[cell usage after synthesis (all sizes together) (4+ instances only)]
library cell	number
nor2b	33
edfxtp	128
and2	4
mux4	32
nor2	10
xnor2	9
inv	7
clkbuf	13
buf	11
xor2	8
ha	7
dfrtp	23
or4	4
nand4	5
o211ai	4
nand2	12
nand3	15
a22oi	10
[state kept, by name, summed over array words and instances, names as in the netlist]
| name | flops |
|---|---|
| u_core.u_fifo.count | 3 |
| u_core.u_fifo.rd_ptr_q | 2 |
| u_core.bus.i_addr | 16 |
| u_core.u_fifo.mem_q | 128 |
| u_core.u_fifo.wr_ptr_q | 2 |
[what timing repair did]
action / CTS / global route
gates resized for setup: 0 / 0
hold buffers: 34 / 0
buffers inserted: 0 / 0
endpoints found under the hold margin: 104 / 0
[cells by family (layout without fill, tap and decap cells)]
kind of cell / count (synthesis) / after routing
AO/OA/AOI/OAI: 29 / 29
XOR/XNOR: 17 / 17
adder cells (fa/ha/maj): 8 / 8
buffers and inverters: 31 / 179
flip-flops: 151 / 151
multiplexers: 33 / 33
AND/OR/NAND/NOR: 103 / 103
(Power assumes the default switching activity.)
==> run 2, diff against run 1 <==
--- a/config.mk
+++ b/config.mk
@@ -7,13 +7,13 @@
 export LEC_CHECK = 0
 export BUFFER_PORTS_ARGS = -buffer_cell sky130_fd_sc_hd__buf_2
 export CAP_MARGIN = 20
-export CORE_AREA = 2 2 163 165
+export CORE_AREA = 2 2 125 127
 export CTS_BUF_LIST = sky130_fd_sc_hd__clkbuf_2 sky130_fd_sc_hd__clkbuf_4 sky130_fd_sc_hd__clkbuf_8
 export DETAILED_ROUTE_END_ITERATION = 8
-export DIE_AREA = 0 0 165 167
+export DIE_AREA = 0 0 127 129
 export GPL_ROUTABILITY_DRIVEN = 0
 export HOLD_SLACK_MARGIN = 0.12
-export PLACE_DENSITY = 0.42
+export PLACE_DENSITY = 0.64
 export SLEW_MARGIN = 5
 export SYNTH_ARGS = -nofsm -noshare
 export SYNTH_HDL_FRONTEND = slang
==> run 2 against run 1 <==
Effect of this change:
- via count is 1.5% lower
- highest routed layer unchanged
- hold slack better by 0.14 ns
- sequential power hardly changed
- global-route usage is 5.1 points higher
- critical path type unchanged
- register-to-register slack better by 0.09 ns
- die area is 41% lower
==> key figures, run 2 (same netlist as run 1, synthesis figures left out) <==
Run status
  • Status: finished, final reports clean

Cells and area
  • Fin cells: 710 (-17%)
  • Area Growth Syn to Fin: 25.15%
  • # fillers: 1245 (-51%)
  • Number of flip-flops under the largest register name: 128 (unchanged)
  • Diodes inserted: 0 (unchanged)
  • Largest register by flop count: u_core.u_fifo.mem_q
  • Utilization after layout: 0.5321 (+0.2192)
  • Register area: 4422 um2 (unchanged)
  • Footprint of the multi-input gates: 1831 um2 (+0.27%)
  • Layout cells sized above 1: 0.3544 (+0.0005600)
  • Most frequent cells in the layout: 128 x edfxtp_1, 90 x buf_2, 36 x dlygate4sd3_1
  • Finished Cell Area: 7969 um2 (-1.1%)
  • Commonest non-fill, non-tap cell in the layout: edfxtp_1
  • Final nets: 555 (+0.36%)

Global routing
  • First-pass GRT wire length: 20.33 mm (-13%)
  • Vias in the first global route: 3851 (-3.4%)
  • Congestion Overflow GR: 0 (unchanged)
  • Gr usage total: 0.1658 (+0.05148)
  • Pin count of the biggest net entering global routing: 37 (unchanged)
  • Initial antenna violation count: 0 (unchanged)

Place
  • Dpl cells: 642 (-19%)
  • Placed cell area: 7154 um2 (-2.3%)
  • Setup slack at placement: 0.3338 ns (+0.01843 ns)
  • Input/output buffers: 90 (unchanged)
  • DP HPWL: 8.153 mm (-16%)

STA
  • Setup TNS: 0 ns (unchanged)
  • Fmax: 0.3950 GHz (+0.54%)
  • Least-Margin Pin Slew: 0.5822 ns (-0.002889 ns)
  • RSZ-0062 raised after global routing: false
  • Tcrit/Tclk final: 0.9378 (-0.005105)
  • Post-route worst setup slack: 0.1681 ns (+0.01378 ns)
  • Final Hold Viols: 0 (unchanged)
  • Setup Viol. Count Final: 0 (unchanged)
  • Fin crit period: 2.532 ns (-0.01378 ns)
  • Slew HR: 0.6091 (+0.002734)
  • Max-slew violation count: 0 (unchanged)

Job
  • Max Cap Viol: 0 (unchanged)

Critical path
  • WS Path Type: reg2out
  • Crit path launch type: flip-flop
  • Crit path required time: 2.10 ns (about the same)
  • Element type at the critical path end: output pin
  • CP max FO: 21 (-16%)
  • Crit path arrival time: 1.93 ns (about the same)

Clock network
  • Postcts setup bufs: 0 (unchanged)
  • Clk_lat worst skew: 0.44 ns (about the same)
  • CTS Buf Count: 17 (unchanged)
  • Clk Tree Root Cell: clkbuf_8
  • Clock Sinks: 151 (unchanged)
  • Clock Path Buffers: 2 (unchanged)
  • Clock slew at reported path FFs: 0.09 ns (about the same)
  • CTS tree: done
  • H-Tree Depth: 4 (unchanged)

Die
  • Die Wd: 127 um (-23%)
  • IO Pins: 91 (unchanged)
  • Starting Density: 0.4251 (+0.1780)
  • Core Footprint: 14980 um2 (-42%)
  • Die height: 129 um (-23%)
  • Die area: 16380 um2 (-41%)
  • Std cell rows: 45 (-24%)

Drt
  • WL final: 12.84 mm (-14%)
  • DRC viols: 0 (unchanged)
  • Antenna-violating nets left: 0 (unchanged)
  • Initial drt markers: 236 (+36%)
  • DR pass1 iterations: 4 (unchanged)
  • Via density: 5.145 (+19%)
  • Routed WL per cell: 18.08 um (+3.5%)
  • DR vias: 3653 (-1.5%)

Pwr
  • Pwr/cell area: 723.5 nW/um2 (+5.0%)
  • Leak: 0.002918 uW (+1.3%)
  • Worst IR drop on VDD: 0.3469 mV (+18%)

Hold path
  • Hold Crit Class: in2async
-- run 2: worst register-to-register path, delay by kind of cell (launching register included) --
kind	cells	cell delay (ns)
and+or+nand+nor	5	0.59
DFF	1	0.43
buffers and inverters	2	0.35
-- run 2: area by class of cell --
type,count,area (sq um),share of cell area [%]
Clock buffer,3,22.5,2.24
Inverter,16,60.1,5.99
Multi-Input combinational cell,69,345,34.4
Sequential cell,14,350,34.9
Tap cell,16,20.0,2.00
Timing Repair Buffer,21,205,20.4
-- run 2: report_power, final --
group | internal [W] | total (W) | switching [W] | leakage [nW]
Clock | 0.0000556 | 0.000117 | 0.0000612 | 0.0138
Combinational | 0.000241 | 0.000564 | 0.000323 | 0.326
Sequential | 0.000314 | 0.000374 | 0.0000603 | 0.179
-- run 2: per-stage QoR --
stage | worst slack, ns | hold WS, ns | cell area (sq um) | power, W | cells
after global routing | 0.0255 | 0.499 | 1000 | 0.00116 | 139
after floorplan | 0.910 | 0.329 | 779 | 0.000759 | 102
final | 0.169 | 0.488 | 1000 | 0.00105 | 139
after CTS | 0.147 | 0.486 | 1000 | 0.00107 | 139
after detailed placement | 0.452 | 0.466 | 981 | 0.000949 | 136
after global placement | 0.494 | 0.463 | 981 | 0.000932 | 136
----
What this task involves. Exactly as written above, please repeat the entries.

Answer space.
[cell usage after synthesis (all sizes together) (4+ instances only)]
library cell	number
nor2b	33
edfxtp	128
and2	4
mux4	32
nor2	10
xnor2	9
inv	7
clkbuf	13
buf	11
xor2	8
ha	7
dfrtp	23
or4	4
nand4	5
o211ai	4
nand2	12
nand3	15
a22oi	10
[state kept, by name, summed over array words and instances, names as in the netlist]
| name | flops |
|---|---|
| u_core.u_fifo.count | 3 |
| u_core.u_fifo.rd_ptr_q | 2 |
| u_core.bus.i_addr | 16 |
| u_core.u_fifo.mem_q | 128 |
| u_core.u_fifo.wr_ptr_q | 2 |
[what timing repair did]
action / CTS / global route
gates resized for setup: 0 / 0
hold buffers: 34 / 0
buffers inserted: 0 / 0
endpoints found under the hold margin: 104 / 0
[cells by family (layout without fill, tap and decap cells)]
kind of cell / count (synthesis) / after routing
AO/OA/AOI/OAI: 29 / 29
XOR/XNOR: 17 / 17
adder cells (fa/ha/maj): 8 / 8
buffers and inverters: 31 / 179
flip-flops: 151 / 151
multiplexers: 33 / 33
AND/OR/NAND/NOR: 103 / 103
(Power assumes the default switching activity.)
==> run 2, diff against run 1 <==
--- a/config.mk
+++ b/config.mk
@@ -7,13 +7,13 @@
 export LEC_CHECK = 0
 export BUFFER_PORTS_ARGS = -buffer_cell sky130_fd_sc_hd__buf_2
 export CAP_MARGIN = 20
-export CORE_AREA = 2 2 163 165
+export CORE_AREA = 2 2 125 127
 export CTS_BUF_LIST = sky130_fd_sc_hd__clkbuf_2 sky130_fd_sc_hd__clkbuf_4 sky130_fd_sc_hd__clkbuf_8
 export DETAILED_ROUTE_END_ITERATION = 8
-export DIE_AREA = 0 0 165 167
+export DIE_AREA = 0 0 127 129
 export GPL_ROUTABILITY_DRIVEN = 0
 export HOLD_SLACK_MARGIN = 0.12
-export PLACE_DENSITY = 0.42
+export PLACE_DENSITY = 0.64
 export SLEW_MARGIN = 5
 export SYNTH_ARGS = -nofsm -noshare
 export SYNTH_HDL_FRONTEND = slang
==> run 2 against run 1 <==
Effect of this change:
- via count is 1.5% lower
- highest routed layer unchanged
- hold slack better by 0.14 ns
- sequential power hardly changed
- global-route usage is 5.1 points higher
- critical path type unchanged
- register-to-register slack better by 0.09 ns
- die area is 41% lower
==> key figures, run 2 (same netlist as run 1, synthesis figures left out) <==
Run status
  • Status: finished, final reports clean

Cells and area
  • Fin cells: 710 (-17%)
  • Area Growth Syn to Fin: 25.15%
  • # fillers: 1245 (-51%)
  • Number of flip-flops under the largest register name: 128 (unchanged)
  • Diodes inserted: 0 (unchanged)
  • Largest register by flop count: u_core.u_fifo.mem_q
  • Utilization after layout: 0.5321 (+0.2192)
  • Register area: 4422 um2 (unchanged)
  • Footprint of the multi-input gates: 1831 um2 (+0.27%)
  • Layout cells sized above 1: 0.3544 (+0.0005600)
  • Most frequent cells in the layout: 128 x edfxtp_1, 90 x buf_2, 36 x dlygate4sd3_1
  • Finished Cell Area: 7969 um2 (-1.1%)
  • Commonest non-fill, non-tap cell in the layout: edfxtp_1
  • Final nets: 555 (+0.36%)

Global routing
  • First-pass GRT wire length: 20.33 mm (-13%)
  • Vias in the first global route: 3851 (-3.4%)
  • Congestion Overflow GR: 0 (unchanged)
  • Gr usage total: 0.1658 (+0.05148)
  • Pin count of the biggest net entering global routing: 37 (unchanged)
  • Initial antenna violation count: 0 (unchanged)

Place
  • Dpl cells: 642 (-19%)
  • Placed cell area: 7154 um2 (-2.3%)
  • Setup slack at placement: 0.3338 ns (+0.01843 ns)
  • Input/output buffers: 90 (unchanged)
  • DP HPWL: 8.153 mm (-16%)

STA
  • Setup TNS: 0 ns (unchanged)
  • Fmax: 0.3950 GHz (+0.54%)
  • Least-Margin Pin Slew: 0.5822 ns (-0.002889 ns)
  • RSZ-0062 raised after global routing: false
  • Tcrit/Tclk final: 0.9378 (-0.005105)
  • Post-route worst setup slack: 0.1681 ns (+0.01378 ns)
  • Final Hold Viols: 0 (unchanged)
  • Setup Viol. Count Final: 0 (unchanged)
  • Fin crit period: 2.532 ns (-0.01378 ns)
  • Slew HR: 0.6091 (+0.002734)
  • Max-slew violation count: 0 (unchanged)

Job
  • Max Cap Viol: 0 (unchanged)

Critical path
  • WS Path Type: reg2out
  • Crit path launch type: flip-flop
  • Crit path required time: 2.10 ns (about the same)
  • Element type at the critical path end: output pin
  • CP max FO: 21 (-16%)
  • Crit path arrival time: 1.93 ns (about the same)

Clock network
  • Postcts setup bufs: 0 (unchanged)
  • Clk_lat worst skew: 0.44 ns (about the same)
  • CTS Buf Count: 17 (unchanged)
  • Clk Tree Root Cell: clkbuf_8
  • Clock Sinks: 151 (unchanged)
  • Clock Path Buffers: 2 (unchanged)
  • Clock slew at reported path FFs: 0.09 ns (about the same)
  • CTS tree: done
  • H-Tree Depth: 4 (unchanged)

Die
  • Die Wd: 127 um (-23%)
  • IO Pins: 91 (unchanged)
  • Starting Density: 0.4251 (+0.1780)
  • Core Footprint: 14980 um2 (-42%)
  • Die height: 129 um (-23%)
  • Die area: 16380 um2 (-41%)
  • Std cell rows: 45 (-24%)

Drt
  • WL final: 12.84 mm (-14%)
  • DRC viols: 0 (unchanged)
  • Antenna-violating nets left: 0 (unchanged)
  • Initial drt markers: 236 (+36%)
  • DR pass1 iterations: 4 (unchanged)
  • Via density: 5.145 (+19%)
  • Routed WL per cell: 18.08 um (+3.5%)
  • DR vias: 3653 (-1.5%)

Pwr
  • Pwr/cell area: 723.5 nW/um2 (+5.0%)
  • Leak: 0.002918 uW (+1.3%)
  • Worst IR drop on VDD: 0.3469 mV (+18%)

Hold path
  • Hold Crit Class: in2async
-- run 2: worst register-to-register path, delay by kind of cell (launching register included) --
kind	cells	cell delay (ns)
and+or+nand+nor	5	0.59
DFF	1	0.43
buffers and inverters	2	0.35
-- run 2: area by class of cell --
type,count,area (sq um),share of cell area [%]
Clock buffer,3,22.5,2.24
Inverter,16,60.1,5.99
Multi-Input combinational cell,69,345,34.4
Sequential cell,14,350,34.9
Tap cell,16,20.0,2.00
Timing Repair Buffer,21,205,20.4
-- run 2: report_power, final --
group | internal [W] | total (W) | switching [W] | leakage [nW]
Clock | 0.0000556 | 0.000117 | 0.0000612 | 0.0138
Combinational | 0.000241 | 0.000564 | 0.000323 | 0.326
Sequential | 0.000314 | 0.000374 | 0.0000603 | 0.179
-- run 2: per-stage QoR --
stage | worst slack, ns | hold WS, ns | cell area (sq um) | power, W | cells
after global routing | 0.0255 | 0.499 | 1000 | 0.00116 | 139
after floorplan | 0.910 | 0.329 | 779 | 0.000759 | 102
final | 0.169 | 0.488 | 1000 | 0.00105 | 139
after CTS | 0.147 | 0.486 | 1000 | 0.00107 | 139
after detailed placement | 0.452 | 0.466 | 981 | 0.000949 | 136
after global placement | 0.494 | 0.463 | 981 | 0.000932 | 136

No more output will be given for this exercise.